Coherus Biosciences, a maker of copycat biologic drugs, is getting into the business of developing new ones, announcing Monday a deal with Shanghai Junshi Biosciences for rights to a cancer immunotherapy that could compete with Merck & Co.'s Keytruda and Bristol Myers Squibb's Opdivo.

Coherus will pay Junshi $150 million upfront under the deal. Junshi could receive $380 million more if the drug, called toripalimab, succeeds and certain development and sales milestones are met. The deal also gives Coherus option rights to several earlier stage cancer drugs for a fee of $35 million each.
Coherus signaled the deal is the first step in a shift toward developing new cancer medicines using profits from its biosimilar business as funding. Chinese drugmakers like Junshi, meanwhile, have become sought-after partners for Western pharmaceutical companies like Eli Lilly and Novartis.

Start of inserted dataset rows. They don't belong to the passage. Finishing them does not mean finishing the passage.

## config.mk

```make
export PLATFORM = sky130hd
export DESIGN_NAME = gpb_ctrl
export DESIGN_NICKNAME = d
export VERILOG_FILES = /design/src/design/gpb_pkg.sv /design/src/design/gpb_irq_route.sv /design/src/design/gpb_ctrl.sv
export SDC_FILE = /design/constraint.sdc
export NUM_CORES = 1
export LEC_CHECK = 0
export ABC_AREA = 1
export BUFFER_PORTS_ARGS = -buffer_cell sky130_fd_sc_hd__clkbuf_2
export CAP_MARGIN = 20
export CORE_MARGIN = 10
export CORE_UTILIZATION = 45
export DETAILED_ROUTE_END_ITERATION = 8
export PLACE_DENSITY = 0.72
export SLEW_MARGIN = 20
export SYNTH_ARGS = -nofsm -noshare
export SYNTH_HDL_FRONTEND = slang
export SYNTH_HIERARCHICAL = 1
export SYNTH_SLANG_ARGS = --single-unit
```

## constraint.sdc

```tcl
create_clock -name clk_in -period 1.7 [get_ports clk_in]
set_clock_uncertainty 0.1 [all_clocks]
set_input_delay 0.085 -clock clk_in [delete_from_list [all_inputs] [get_ports clk_in]]
set_output_delay 0.085 -clock clk_in [all_outputs]
set_load 0.05 [all_outputs]
```

## src/design/gpb_pkg.sv

```systemverilog
// package: constants and carrier types for the general-purpose bus controller
// Functional notes
// each interrupt input routes to any channel or NMI
// peripheral raises its interrupt request when needing service
// per-input setting inverts sensed interrupt polarity
// wide select early makes a 16-bit memory cycle
// read strobe marks memory read; device drives data
// write strobe marks memory write; device latches data
// ready low inserts wait states until high
// ready line driven only by open-drain peripherals
// bus reset output resets all attached devices
// terminal count asserted on final DMA transfer
// byte-high enable when upper byte lane used
// buffer enable on external accesses, never internal echo
// without wide select, 8-bit cycle on low lane
`default_nettype none
package gpb_pkg;
	localparam int unsigned CLK_PERIOD_NS = 10;
	localparam int unsigned SETUP_NS = 30;
	localparam int unsigned STROBE_MIN_NS = 20;
	localparam int unsigned SETUP_CYC = (SETUP_NS + CLK_PERIOD_NS - 1) / CLK_PERIOD_NS;
	localparam int unsigned STROBE_CYC = (STROBE_MIN_NS + CLK_PERIOD_NS - 1) / CLK_PERIOD_NS;
	localparam int unsigned CNT_W = 3;
	localparam logic [2:0] SETUP_LOAD = 3'(SETUP_CYC - 1);
	localparam logic [2:0] STROBE_LOAD = 3'(STROBE_CYC - 1);
	localparam int unsigned ADDR_W = 24;
	localparam int unsigned DATA_W = 16;
	localparam int unsigned BYTE_W = 8;
	localparam int unsigned IRQ_N = 11;
	localparam int unsigned CHAN_N = 15;
	localparam int unsigned ROUTE_W = 4;
	localparam logic [3:0] ROUTE_NMI = 4'hF;
	localparam logic [7:0] HIGH_FILL = 8'h00;

	typedef enum logic [1:0] {
		GPB_IDLE = 2'b00,
		GPB_SETUP = 2'b01,
		GPB_STROBE = 2'b10,
		GPB_RECOV = 2'b11
	} gpb_state_t;

	typedef struct packed {
		logic [23:0] addr;
		logic write;
		logic want16;
		logic internal;
		logic dma_last;
		logic [15:0] wdata;
	} gpb_req_t;

	typedef struct packed {
		logic [15:0] rdata;
		logic wide;
	} gpb_resp_t;
endpackage
`default_nettype wire

```

## src/design/gpb_irq_route.sv

```systemverilog
// module: interrupt input synchroniser, polarity inversion and routing
`default_nettype none
module gpb_irq_route (
	// clock and reset
	input wire logic clk_in,
	input wire logic resetn_in,
	// pins and configuration
	input wire logic [10:0] ext_irq_in,
	input wire logic [10:0] irq_invert_in,
	input wire logic [10:0][3:0] irq_route_in,
	// routed requests
	output logic [14:0] irq_chan_out,
	output logic nmi_out
);
	logic [10:0] irq_s1;
	logic [10:0] irq_s2;
	logic [10:0] irq_level;

	function automatic logic [10:0] route_hit(input logic [10:0][3:0] routes, input logic [3:0] code);
		logic [10:0] hit;
		hit = '0;
		for (int i = 0; i < gpb_pkg::IRQ_N; i++) begin
			hit[i] = (routes[i] == code);
		end
		return hit;
	endfunction

	always_ff @(posedge clk_in) begin
		if (!resetn_in) begin
			irq_s1 <= '0;
			irq_s2 <= '0;
		end else begin
			irq_s1 <= ext_irq_in;
			irq_s2 <= irq_s1;
		end
	end

	assign irq_level = irq_s2 ^ irq_invert_in;

	genvar c;
	generate
		for (c = 0; c < gpb_pkg::CHAN_N; c++) begin : g_chan
			always_ff @(posedge clk_in) begin
				if (!resetn_in) begin
					irq_chan_out[c] <= 1'b0;
				end else begin
					irq_chan_out[c] <= |(irq_level & route_hit(irq_route_in, 4'(c)));
				end
			end
		end
	endgenerate

	always_ff @(posedge clk_in) begin
		if (!resetn_in) begin
			nmi_out <= 1'b0;
		end else begin
			nmi_out <= |(irq_level & route_hit(irq_route_in, gpb_pkg::ROUTE_NMI));
		end
	end
endmodule
`default_nettype wire

```

## src/design/gpb_ctrl.sv

```systemverilog
// module: general-purpose bus memory cycle controller
`default_nettype none
module gpb_ctrl (
	// clock and reset
	input wire logic clk_in,
	input wire logic resetn_in,
	// internal request and answer
	input wire logic req_valid_in,
	input wire gpb_pkg::gpb_req_t req_in,
	output logic req_ready_out,
	output logic resp_valid_out,
	output gpb_pkg::gpb_resp_t resp_out,
	input wire logic bus_reset_req_in,
	// interrupt configuration and routed requests
	input wire logic [10:0] irq_invert_in,
	input wire logic [10:0][3:0] irq_route_in,
	output logic [14:0] irq_chan_out,
	output logic nmi_out,
	// bus pins
	output logic [23:0] addr_out,
	output logic [15:0] data_out,
	output logic data_oe_out,
	input wire logic [15:0] data_in,
	output logic mem_read_strobe_out,
	output logic mem_write_strobe_out,
	output logic byte_high_enable_out,
	output logic data_buffer_oe_out,
	output logic bus_reset_out,
	output logic dma_terminal_count_out,
	input wire logic mem_wide_select_in,
	input wire logic bus_ready_in,
	input wire logic [10:0] ext_irq_in
);
	gpb_pkg::gpb_state_t state;
	gpb_pkg::gpb_req_t cur;
	logic [2:0] cnt;
	logic wide_cyc;
	logic rdy_s1;
	logic rdy;
	logic wide_s1;
	logic wide_s;
	logic strobe_done;

	gpb_irq_route u_irq (
		.clk_in(clk_in),
		.resetn_in(resetn_in),
		.ext_irq_in(ext_irq_in),
		.irq_invert_in(irq_invert_in),
		.irq_route_in(irq_route_in),
		.irq_chan_out(irq_chan_out),
		.nmi_out(nmi_out)
	);

	// pin synchronisers
	always_ff @(posedge clk_in) begin
		if (!resetn_in) begin
			rdy_s1 <= 1'b1;
			rdy <= 1'b1;
			wide_s1 <= 1'b0;
			wide_s <= 1'b0;
		end else begin
			rdy_s1 <= bus_ready_in;
			rdy <= rdy_s1;
			wide_s1 <= mem_wide_select_in;
			wide_s <= wide_s1;
		end
	end

	always_ff @(posedge clk_in) begin
		if (!resetn_in) begin
			bus_reset_out <= 1'b1;
		end else begin
			bus_reset_out <= bus_reset_req_in;
		end
	end

	assign req_ready_out = (state == gpb_pkg::GPB_IDLE) && !bus_reset_out;
	assign strobe_done = (state == gpb_pkg::GPB_STROBE) && (cnt == '0) && rdy;

	// cycle sequencer
	always_ff @(posedge clk_in) begin
		if (!resetn_in) begin
			state <= gpb_pkg::GPB_IDLE;
			cnt <= '0;
		end else begin
			case (state)
				gpb_pkg::GPB_IDLE: begin
					if (req_valid_in && req_ready_out) begin
						state <= gpb_pkg::GPB_SETUP;
						cnt <= gpb_pkg::SETUP_LOAD;
					end
				end
				gpb_pkg::GPB_SETUP: begin
					if (cnt == '0) begin
						state <= gpb_pkg::GPB_STROBE;
						cnt <= gpb_pkg::STROBE_LOAD;
					end else begin
						cnt <= cnt - 3'h1;
					end
				end
				gpb_pkg::GPB_STROBE: begin
					if (cnt != '0) begin
						cnt <= cnt - 3'h1;
					end else if (rdy) begin
						state <= gpb_pkg::GPB_RECOV;
					end
				end
				gpb_pkg::GPB_RECOV: begin
					state <= gpb_pkg::GPB_IDLE;
				end
				default: begin
					state <= gpb_pkg::GPB_IDLE;
				end
			endcase
		end
	end

	// request latch and bus address and write data
	always_ff @(posedge clk_in) begin
		if (!resetn_in) begin
			cur <= '0;
			addr_out <= '0;
			data_out <= '0;
		end else if (req_valid_in && req_ready_out) begin
			cur <= req_in;
			addr_out <= req_in.addr;
			data_out <= req_in.wdata;
		end
	end

	// width decision at end of setup
	always_ff @(posedge clk_in) begin
		if (!resetn_in) begin
			wide_cyc <= 1'b0;
		end else if (state == gpb_pkg::GPB_SETUP && cnt == '0) begin
			wide_cyc <= cur.want16 && wide_s;
		end
	end

	// answer
	always_ff @(posedge clk_in) begin
		if (!resetn_in) begin
			resp_valid_out <= 1'b0;
			resp_out <= '0;
		end else begin
			resp_valid_out <= strobe_done;
			if (strobe_done) begin
				resp_out.wide <= wide_cyc;
				if (!cur.write) begin
					resp_out.rdata <= wide_cyc ? data_in : {gpb_pkg::HIGH_FILL, data_in[7:0]};
				end
			end
		end
	end

	assign mem_read_strobe_out = (state == gpb_pkg::GPB_STROBE) && !cur.write;
	assign mem_write_strobe_out = (state == gpb_pkg::GPB_STROBE) && cur.write;
	assign data_oe_out = cur.write && (state == gpb_pkg::GPB_SETUP || state == gpb_pkg::GPB_STROBE);
	assign byte_high_enable_out = (state == gpb_pkg::GPB_STROBE) && wide_cyc;
	assign data_buffer_oe_out = (state != gpb_pkg::GPB_IDLE) && !cur.internal;
	assign dma_terminal_count_out = (state == gpb_pkg::GPB_STROBE) && cur.dma_last;
endmodule
`default_nettype wire

```

==> results of run 1 <==
-- power groups by stage --
stage | registers [W] | logic (W) | clock network, W
2_1_floorplan | 0.00353 | 0.00137 | 0
3_3_place_gp | 0.00302 | 0.00258 | 0
3_5_place_dp | 0.00303 | 0.00260 | 0
4_1_cts | 0.00298 | 0.00280 | 0.00217
5_1_grt | 0.00301 | 0.00315 | 0.00227
6_report | 0.00299 | 0.00286 | 0.00212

Coherus has proven successful at making biosimilar drugs. The company launched Udenyca, a cheaper alternative to Amgen's Neulasta in 2019 and, through the first nine months of last year, recorded $365 million in sales. In its biosimilar pipeline are copycat versions of Roche's cancer drug Avastin and eye medicine Lucentis as well as AbbVie's top-selling anti-inflammatory treatment Humira, each of which have annual sales measuring in the billions of dollars.
But the California-based company aims to expand beyond biosimilars and with Udenyca earning money, now has the cash flow to fund its plans. Junshi offered Coherus U.S. and Canadian rights to toripalimab, which is a type of cancer-fighting drug called a PD-1 inhibitor.
Six such drugs (or their close cousins) are approved in the U.S, but Merck's Keytruda is dominant, earning more than $10 billion from January through September last year. Its success has drawn competitors like Junshi, which has begun testing toripalimab in lung cancer, Keytruda's biggest market.
Toripalimab is already approved in China for treating melanoma under the brand name Tuoyi, which was the first domestically developed PD-1 blocker to be launched there. In the U.S., Junshi and Coherus this year hope to ask the Food and Drug Administration to approve the drug for use in treating patients with advanced nasopharyngeal carcinoma.
Executives portrayed the deal as the first step in a transition to "Coherus 2.0," which could be aided by the options included in the Junshi deal. For a fee, Coherus can pick up rights to earlier-stage drugs targeting cancer pathways called TIGIT and IL-2. The two companies are also in talks for two other immuno-oncology programs.
In partnering with Coherus, Junshi joins an array of Chinese immuno-oncology companies that have linked up with U.S. and European pharma companies on PD-1 drugs. Innovent Biologics signed a deal with Eli Lilly for rights to Tyvyt; BeiGene partnered with Novartis on its drug tislelizumab; and CStone is working with EQRx on development of sugemalimab.